You're toast, YVR
Theatre Sports League's ad-lib take on Lotus Land
The difference between improv and stand-up, I’ve now come to understand, is the difference between “Funny ha-ha” versus “Funny; Aha!”
As the conspicuously oldest member of the packed-house audience on opening night of Avocado Toast, I must have looked in need of a guide. The 90-minute farrago is the primetime summer season offering of the Vancouver Theatresports League (VTSL). Greeting me at the door of Granville Island’s Improv Centre, Teresa Trovato offered herself as a millennial Virgil to my doddering Dante.

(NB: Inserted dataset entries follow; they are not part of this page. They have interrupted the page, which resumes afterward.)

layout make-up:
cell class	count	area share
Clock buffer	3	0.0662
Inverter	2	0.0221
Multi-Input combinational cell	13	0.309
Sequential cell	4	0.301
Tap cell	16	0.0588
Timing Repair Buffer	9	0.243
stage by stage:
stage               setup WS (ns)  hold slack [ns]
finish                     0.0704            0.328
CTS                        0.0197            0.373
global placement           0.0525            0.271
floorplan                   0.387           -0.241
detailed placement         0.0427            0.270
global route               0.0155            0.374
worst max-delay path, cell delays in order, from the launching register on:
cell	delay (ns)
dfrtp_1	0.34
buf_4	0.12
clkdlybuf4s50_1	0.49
File: src/rtl/clock_cen_ctrl.sv
// CEN sequencer for the AP3 clock input cell: synchronises EN_REQ, walks CEN
// on/off with a fixed settle window, and acknowledges via EN_ACK.
module clock_cen_ctrl
  import clock_cen_ctrl_pkg::*;
#(
  parameter int unsigned SYNC_STAGES   = 2,
  parameter int unsigned SETTLE_CYCLES = 4
) (
  input  logic               CLK,
  input  logic               RESET_N,
  input  logic               EN_REQ,
  input  logic               FORCE_OFF,
  output logic               CEN,
  output logic               EN_ACK,
  output logic               BUSY,
  output logic [STATE_W-1:0] STATE
);

  localparam int unsigned      CNT_W      = cnt_width(SETTLE_CYCLES);
  localparam logic [CNT_W-1:0] CNT_RELOAD = CNT_W'(SETTLE_CYCLES - 1);

  logic             w_req_s;
  logic             w_cut;
  state_e           r_state;
  state_e           w_state_nxt;
  logic [CNT_W-1:0] r_cnt;
  logic [CNT_W-1:0] w_cnt_nxt;
  logic             r_cen;
  logic             w_cen_nxt;
  logic             r_ack;
  logic             w_ack_nxt;
  logic             r_busy;
  logic             w_busy_nxt;

  cdc_sync_bit #(
    .SYNC_STAGES(SYNC_STAGES)
  ) u_sync (
    .i_clk  (CLK),
    .i_rst_n(RESET_N),
    .i_d    (EN_REQ),
    .o_q    (w_req_s)
  );

  // Any reason to stop driving the clock: request withdrawn or forced off.
  assign w_cut = !w_req_s || FORCE_OFF;

  // Next-state, counter and registered-output decode.
  always_comb begin
    w_state_nxt = r_state;
    w_cnt_nxt   = r_cnt;
    w_ack_nxt   = r_ack;
    unique case (r_state)
      OFF: begin
        if (w_req_s && !FORCE_OFF) begin
          w_state_nxt = ON_SETTLE;
          w_cnt_nxt   = CNT_RELOAD;
        end
      end
      ON_SETTLE: begin
        // Abort wins over completion so EN_ACK never rises on a withdrawn request.
        if (w_cut) begin
          w_state_nxt = OFF_SETTLE;
          w_cnt_nxt   = CNT_RELOAD;
        end else if (r_cnt == '0) begin
          w_state_nxt = ON;
          w_ack_nxt   = 1'b1;
        end else begin
          w_cnt_nxt = r_cnt - CNT_W'(1);
        end
      end
      ON: begin
        if (w_cut) begin
          w_state_nxt = OFF_SETTLE;
          w_cnt_nxt   = CNT_RELOAD;
        end
      end
      OFF_SETTLE: begin
        // Never aborted: guarantees the minimum CEN-low time.
        if (r_cnt == '0) begin
          w_state_nxt = OFF;
          w_ack_nxt   = 1'b0;
        end else begin
          w_cnt_nxt = r_cnt - CNT_W'(1);
        end
      end
      default: begin
        w_state_nxt = OFF;
        w_cnt_nxt   = '0;
        w_ack_nxt   = 1'b0;
      end
    endcase
    // Outputs are decoded from the next state so they can be flopped alongside it.
    w_cen_nxt  = (w_state_nxt == ON_SETTLE) || (w_state_nxt == ON);
    w_busy_nxt = (w_state_nxt == ON_SETTLE) || (w_state_nxt == OFF_SETTLE);
  end

  // State, counter and output registers; reset aborts straight to OFF.
  always_ff @(posedge CLK) begin
    if (!RESET_N) begin
      r_state <= OFF;
      r_cnt   <= '0;
      r_cen   <= 1'b0;
      r_ack   <= 1'b0;
      r_busy  <= 1'b0;
    end else begin
      r_state <= w_state_nxt;
      r_cnt   <= w_cnt_nxt;
      r_cen   <= w_cen_nxt;
      r_ack   <= w_ack_nxt;
      r_busy  <= w_busy_nxt;
    end
  end

  assign CEN    = r_cen;
  assign EN_ACK = r_ack;
  assign BUSY   = r_busy;
  assign STATE  = r_state;

endmodule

Tonight’s performers, she wanted me to know, “are all actors, not comedians. There is no script, no ‘cast members’” with fixed, determined roles. But “the actors within the ensemble are all truly in the present in the moment.”
Sometimes “the moment” can get pretty surreal. That’s a natural function of the Mad Libs premise of improv: a barebones narrative framework is fleshed out with quirky suggestions from the audience.
The humour comes not from carefully scripted build-ups to zingy punch lines, as in stand-up. Rather, it’s all about the incongruities of the situation – the startling juxtaposition of random inputs in a familiar context.
To really fly, then, the familiar elements need to be as lullingly homely as the over-the-transom cues are jarringly bizarre. Not much that director Bill Pozzobon or his troupe can – or should – do to control audience whimsies. But at least these can be offset against reassuringly well-known, tried-and-true tropes. So Avocado Toast homes in on some of the most familiar, almost hackneyed, clichés about our Lotusland-on-the-Sea.
Even before any actors take the stage, the gambit is already evident in John Taylor’s set design. It’s a mishmash of iconic ‘Couvisms: cryptic parking and transit signs, Rezoning and Development notices, a Mobi bike stand, an Evo lot, an ATM, freebie newspaper boxes, a green cycle lane.
To people this cityscape, Pozzobon and “format creator” Lauren McGibbon invoke some of our hardiest endemic species of homo Vancouviensis, e.g. spandex-swaddled fitness coaches (Rae-Lynne Carson and Ken Lawson), hardhat-crested DayGlo-vested demolition crewmen (Julian Kolstee and Taz Vanrassel), or the umbrella-wielding tour guide (played by McGibbon herself).
Besides supplying topical prompts, we spectators periodically get dragooned into more kinetic crowd scenes. Every quarter hour or so our “personal trainers,” Carson and Lawson, sprint out on stage and order us onto our feet to flop around in a series of increasingly silly calisthenics, all cued by audience suggestions.
In between these set pieces, the scenarios turn a lot zanier, with more degrees of freedom for audience inputs. But, in the course of the evening, each of the performers manages to project a sense of an underlying personality across a dizzying array of personae: Carson goofy and puppyish, Vanrassel with a basilisk deadpan, Lawson bug-eyed and earnest, McGibbon an indefatigable cheerleader, Kolstee a master of the just-in-time pinprick to puncture runaway ridiculosity.
Two more players round out the ensemble. Ed Witzke comes through as a sweet-faced innocent, unscathed by any encroaching chaos. And Margaret Nyfors emerges as a woman who’s been around and seen a lot, but remains game for whatever new absurdity comes her way.
By Act Two of the evening, after we’ve all had a chance to alcoholically “rehydrate” at the lobby bar under orders from our “personal trainers,” we have the feeling (perhaps illusory) that we’ve already somewhat come to know these actors as people. Which itself inject a note of familiarity to juxtapose against the Mad Libs nutsiness of audience-cued scenarios.
Like its titular tidbit, Avocado Toast offers ideal “comfort food” for the Vancouver palate: light, rich, a little bland, none too nutritious, but organic, after all, with a pastel eye-appeal and a pleasant “mouth feel.”